● **Brief**
Below is a listing; reproduce each line of it exactly.

● **Source data**

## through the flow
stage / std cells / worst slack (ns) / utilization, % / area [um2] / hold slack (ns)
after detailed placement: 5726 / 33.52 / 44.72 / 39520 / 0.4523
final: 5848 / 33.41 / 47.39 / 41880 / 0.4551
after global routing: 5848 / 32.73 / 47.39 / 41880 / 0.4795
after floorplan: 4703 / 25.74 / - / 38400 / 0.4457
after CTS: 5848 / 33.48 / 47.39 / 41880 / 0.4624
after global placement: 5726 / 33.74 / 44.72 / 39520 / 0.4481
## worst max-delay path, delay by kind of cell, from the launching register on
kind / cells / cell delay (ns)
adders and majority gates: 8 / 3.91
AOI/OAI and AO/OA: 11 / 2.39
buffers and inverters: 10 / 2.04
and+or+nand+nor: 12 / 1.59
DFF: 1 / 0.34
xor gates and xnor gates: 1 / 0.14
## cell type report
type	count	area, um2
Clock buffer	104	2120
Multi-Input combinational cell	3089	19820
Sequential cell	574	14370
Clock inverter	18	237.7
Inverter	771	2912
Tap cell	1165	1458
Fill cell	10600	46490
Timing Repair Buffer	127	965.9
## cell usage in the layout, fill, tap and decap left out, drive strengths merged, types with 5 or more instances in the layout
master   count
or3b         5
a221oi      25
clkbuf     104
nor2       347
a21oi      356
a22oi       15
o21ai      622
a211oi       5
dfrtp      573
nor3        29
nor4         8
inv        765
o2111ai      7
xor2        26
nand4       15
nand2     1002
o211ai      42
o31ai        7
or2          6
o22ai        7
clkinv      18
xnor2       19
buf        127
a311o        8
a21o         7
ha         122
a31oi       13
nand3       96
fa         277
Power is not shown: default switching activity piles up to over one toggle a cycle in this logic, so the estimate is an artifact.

● **Exercise response**
## through the flow
stage / std cells / worst slack (ns) / utilization, % / area [um2] / hold slack (ns)
after detailed placement: 5726 / 33.52 / 44.72 / 39520 / 0.4523
final: 5848 / 33.41 / 47.39 / 41880 / 0.4551
after global routing: 5848 / 32.73 / 47.39 / 41880 / 0.4795
after floorplan: 4703 / 25.74 / - / 38400 / 0.4457
after CTS: 5848 / 33.48 / 47.39 / 41880 / 0.4624
after global placement: 5726 / 33.74 / 44.72 / 39520 / 0.4481
## worst max-delay path, delay by kind of cell, from the launching register on
kind / cells / cell delay (ns)
adders and majority gates: 8 / 3.91
AOI/OAI and AO/OA: 11 / 2.39
buffers and inverters: 10 / 2.04
and+or+nand+nor: 12 / 1.59
DFF: 1 / 0.34
xor gates and xnor gates: 1 / 0.14
## cell type report
type	count	area, um2
Clock buffer	104	2120
Multi-Input combinational cell	3089	19820
Sequential cell	574	14370
Clock inverter	18	237.7
Inverter	771	2912
Tap cell	1165	1458
Fill cell	10600	46490
Timing Repair Buffer	127	965.9
## cell usage in the layout, fill, tap and decap left out, drive strengths merged, types with 5 or more instances in the layout
master   count
or3b         5
a221oi      25
clkbuf     104
nor2       347
a21oi      356
a22oi       15
o21ai      622
a211oi       5
dfrtp      573
nor3        29
nor4         8
inv        765
o2111ai      7
xor2        26
nand4       15
nand2     1002
o211ai      42
o31ai        7
or2          6
o22ai        7
clkinv      18
xnor2       19
buf        127
a311o        8
a21o         7
ha         122
a31oi       13
nand3       96
fa         277
Power is not shown: default switching activity piles up to over one toggle a cycle in this logic, so the estimate is an artifact.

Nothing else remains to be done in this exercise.